= Kimsan Twins =

Cambodian chefs

Pol Kimsan (ប៉ុល គឹមសាន; born 1984 in Kampot Province, Cambodia) and Sok Kimsan (សុខ គឹមសាន; born 1986 in Siem Reap province), together known as the Kimsan Twins, are Cambodian chefs and restaurateurs, executive chefs of the Angkor W Group of Restaurants. Despite their sobriquet and shared last name, they are not actually twins or even biologically related.

== Biography ==

Pol Kimsan first started cooking at the age of ten and comes from a long line of village cooks. In 2002, Pol Kimsan moved from Kampot to Siem Reap to forego a nine month long training at the Paul Dubrule Vocational School in Hospitality and Tourism before starting to work at the French bistro at Angkor Victoria Hotel.

Sok Kimsan, on the other hand, was initially studying to become a nurse but at the age of 18 was forced to drop out of school when her parents could not afford her study supplies anymore. In 2002, she enrolled in the Sala Baï Hotel and Restaurant School after her older brother heard about the school opening on the radio. Upon graduation, Sok Kimsan started working at the Belmond La Residence d’Angkor Hotel. She then worked at the Grand Hyatt Dubai for two years before moving to France to work for Les Enfants Perdus and Restaurant Regis & Jacques Marcon and returning to Cambodia in 2008. In 2013, Sok was one of the four chefs representing Cambodia at the Thailand Ultimate Chef Challenge and Pattaya City Culinary Cup.
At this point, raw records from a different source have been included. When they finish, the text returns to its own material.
[src/rtl/ahb_lsu_master.sv]
// Load/store bridge: turns one core memory request into a single AHB-Lite NONSEQ
// transfer, handles wait states and the two-cycle ERROR response, and returns extended load data.
module ahb_lsu_master #(
  parameter logic [3:0] HPROT_VAL = 4'b0011
) (
  input  logic        clk,
  input  logic        reset,
  input  logic        req_valid,
  output logic        req_ready,
  input  logic        mem_write,
  input  logic [2:0]  func3,
  input  logic [31:0] alu_out,
  input  logic [31:0] rs2_data,
  output logic        rsp_valid,
  output logic        rsp_err,
  output logic [31:0] rsp_data,
  output logic [31:0] haddr,
  output logic [1:0]  htrans,
  output logic        hwrite,
  output logic [2:0]  hsize,
  output logic [3:0]  hprot,
  output logic [31:0] hwdata,
  input  logic [31:0] data_out_mux,
  input  logic        hready,
  input  logic        hresp
);

  typedef enum logic [1:0] {IDLE, ADDR, DATA, ERR2} state_t;

  state_t      state, state_next;
  logic [31:0] req_addr;
  logic        req_write;
  logic [2:0]  req_func3;
  logic [31:0] wdata_q;
  logic        rsp_valid_q;
  logic        rsp_err_q;
  logic [31:0] rsp_data_q;

  logic        req_legal;
  logic        accept;
  logic        reject;
  logic        done_ok;
  logic        done_err;
  logic [31:0] wdata_repl;
  logic [31:0] lane_data;
  logic [31:0] load_data;

  // Unsupported widths, stores of unsigned widths and misaligned accesses never reach the bus.
  always_comb begin
    req_legal = 1'b1;
    case (func3)
      3'b000, 3'b001, 3'b010: req_legal = 1'b1;
      3'b100, 3'b101:         req_legal = !mem_write;
      default:                req_legal = 1'b0;
    endcase
    if (func3[1:0] == 2'b01 && alu_out[0])
      req_legal = 1'b0;
    if (func3[1:0] == 2'b10 && alu_out[1:0] != 2'b00)
      req_legal = 1'b0;
  end

  always_comb begin
    case (func3[1:0])
      2'b00:   wdata_repl = {4{rs2_data[7:0]}};
      2'b01:   wdata_repl = {2{rs2_data[15:0]}};
      default: wdata_repl = rs2_data;
    endcase
  end

  // Alignment is guaranteed, so shifting the selected lane down to bit 0 serves bytes and halfwords.
  assign lane_data = data_out_mux >> {req_addr[1:0], 3'b000};

  always_comb begin
    case (req_func3)
      3'b000:  load_data = {{24{lane_data[7]}}, lane_data[7:0]};
      3'b001:  load_data = {{16{lane_data[15]}}, lane_data[15:0]};
      3'b100:  load_data = {24'h000000, lane_data[7:0]};
      3'b101:  load_data = {16'h0000, lane_data[15:0]};
      default: load_data = data_out_mux;
    endcase
  end

  always_ff @(posedge clk) begin
    if (reset)
      state <= IDLE;
    else
      state <= state_next;
  end

  always_comb begin
    state_next = state;
    accept     = 1'b0;
    reject     = 1'b0;
    done_ok    = 1'b0;
    done_err   = 1'b0;
    case (state)
      IDLE: begin
        if (req_valid) begin
          if (req_legal) begin
            accept     = 1'b1;
            state_next = ADDR;
          end else begin
            reject = 1'b1;
          end
        end
      end
      ADDR: begin
        if (hready)
          state_next = DATA;
      end
      DATA: begin
        // A one-cycle ERROR (hready already high) is accepted as a complete error response.
        if (hresp) begin
          if (hready) begin
            done_err   = 1'b1;
            state_next = IDLE;
          end else begin
            state_next = ERR2;
          end
        end else if (hready) begin
          done_ok    = 1'b1;
          state_next = IDLE;
        end
      end
      ERR2: begin
        if (hready) begin
          done_err   = 1'b1;
          state_next = IDLE;
        end
      end
      default: state_next = IDLE;
    endcase
  end

  always_ff @(posedge clk) begin
    if (reset) begin
      req_addr    <= 32'h0;
      req_write   <= 1'b0;
      req_func3   <= 3'b000;
      wdata_q     <= 32'h0;
      rsp_valid_q <= 1'b0;
      rsp_err_q   <= 1'b0;
      rsp_data_q  <= 32'h0;
    end else begin
      rsp_valid_q <= 1'b0;
      rsp_err_q   <= 1'b0;
      rsp_data_q  <= 32'h0;
      if (accept) begin
        req_addr  <= alu_out;
        req_write <= mem_write;
        req_func3 <= func3;
        wdata_q   <= wdata_repl;
      end
      if (reject || done_err) begin
        rsp_valid_q <= 1'b1;
        rsp_err_q   <= 1'b1;
      end
      if (done_ok) begin
        rsp_valid_q <= 1'b1;
        rsp_data_q  <= req_write ? 32'h0 : load_data;
      end
    end
  end

  assign req_ready = (state == IDLE);
  assign htrans    = (state == ADDR) ? 2'b10 : 2'b00;
  assign haddr     = req_addr;
  assign hwrite    = req_write;
  assign hsize     = {1'b0, req_func3[1:0]};
  assign hprot     = HPROT_VAL;
  assign hwdata    = wdata_q;
  assign rsp_valid = rsp_valid_q;
  assign rsp_err   = rsp_err_q;
  assign rsp_data  = rsp_data_q;

endmodule

[config.mk]
export PLATFORM = sky130hd
export DESIGN_NAME = ahb_lsu_master
export DESIGN_NICKNAME = d
export VERILOG_FILES = /design/src/rtl/ahb_lsu_master.sv
export SDC_FILE = /design/constraint.sdc
export NUM_CORES = 1
export LEC_CHECK = 0
export CAP_MARGIN = 15
export CELL_PAD_IN_SITES_DETAIL_PLACEMENT = 0
export CELL_PAD_IN_SITES_GLOBAL_PLACEMENT = 1
export CORE_MARGIN = 2
export CORE_UTILIZATION = 28
export CTS_BUF_LIST = sky130_fd_sc_hd__clkbuf_16
export CTS_CLUSTER_SIZE = 10
export DETAILED_ROUTE_END_ITERATION = 8
export GPL_TIMING_DRIVEN = 0
export PLACE_DENSITY = 0.86
export SYNTH_ARGS = -nofsm -noshare
export SYNTH_HDL_FRONTEND = slang
export SYNTH_SLANG_ARGS = --single-unit
[constraint.sdc]
create_clock -name clk -period 2.19 [get_ports clk]
set_input_delay 0.438 -clock clk [delete_from_list [all_inputs] [get_ports clk]]
set_output_delay 0.438 -clock clk [all_outputs]
set_load 0.05 [all_outputs]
Pol and Sok became friends while they both were working as cooks at the Victoria Angkor Resort. In 2014, the Kimsan Twins became the executive chefs of the newly opened Cambodian restaurant Embassy on King's Road in Siem Reap with an all-female staff. To design the restaurant's menu they studied the national archives for forgotten recipes and received training from a former member of King Norodom Sihanouk's cooking staff. In 2015, they were the guest judges of Cambodian Television Network's "Cambodian Best Chef Phnom Penh" contest. In 2020, Embassy was included in the Asia's 50 Best Restaurants newly created 50 Best Discovery list. In 2021, the Kimsan Twins also started managing the newly opened Sombok Restaurant in Phnom Penh. In 2022, the Kimsan Twins catered for the first-ever Cambodia Night in the World Economic Forum in Davos.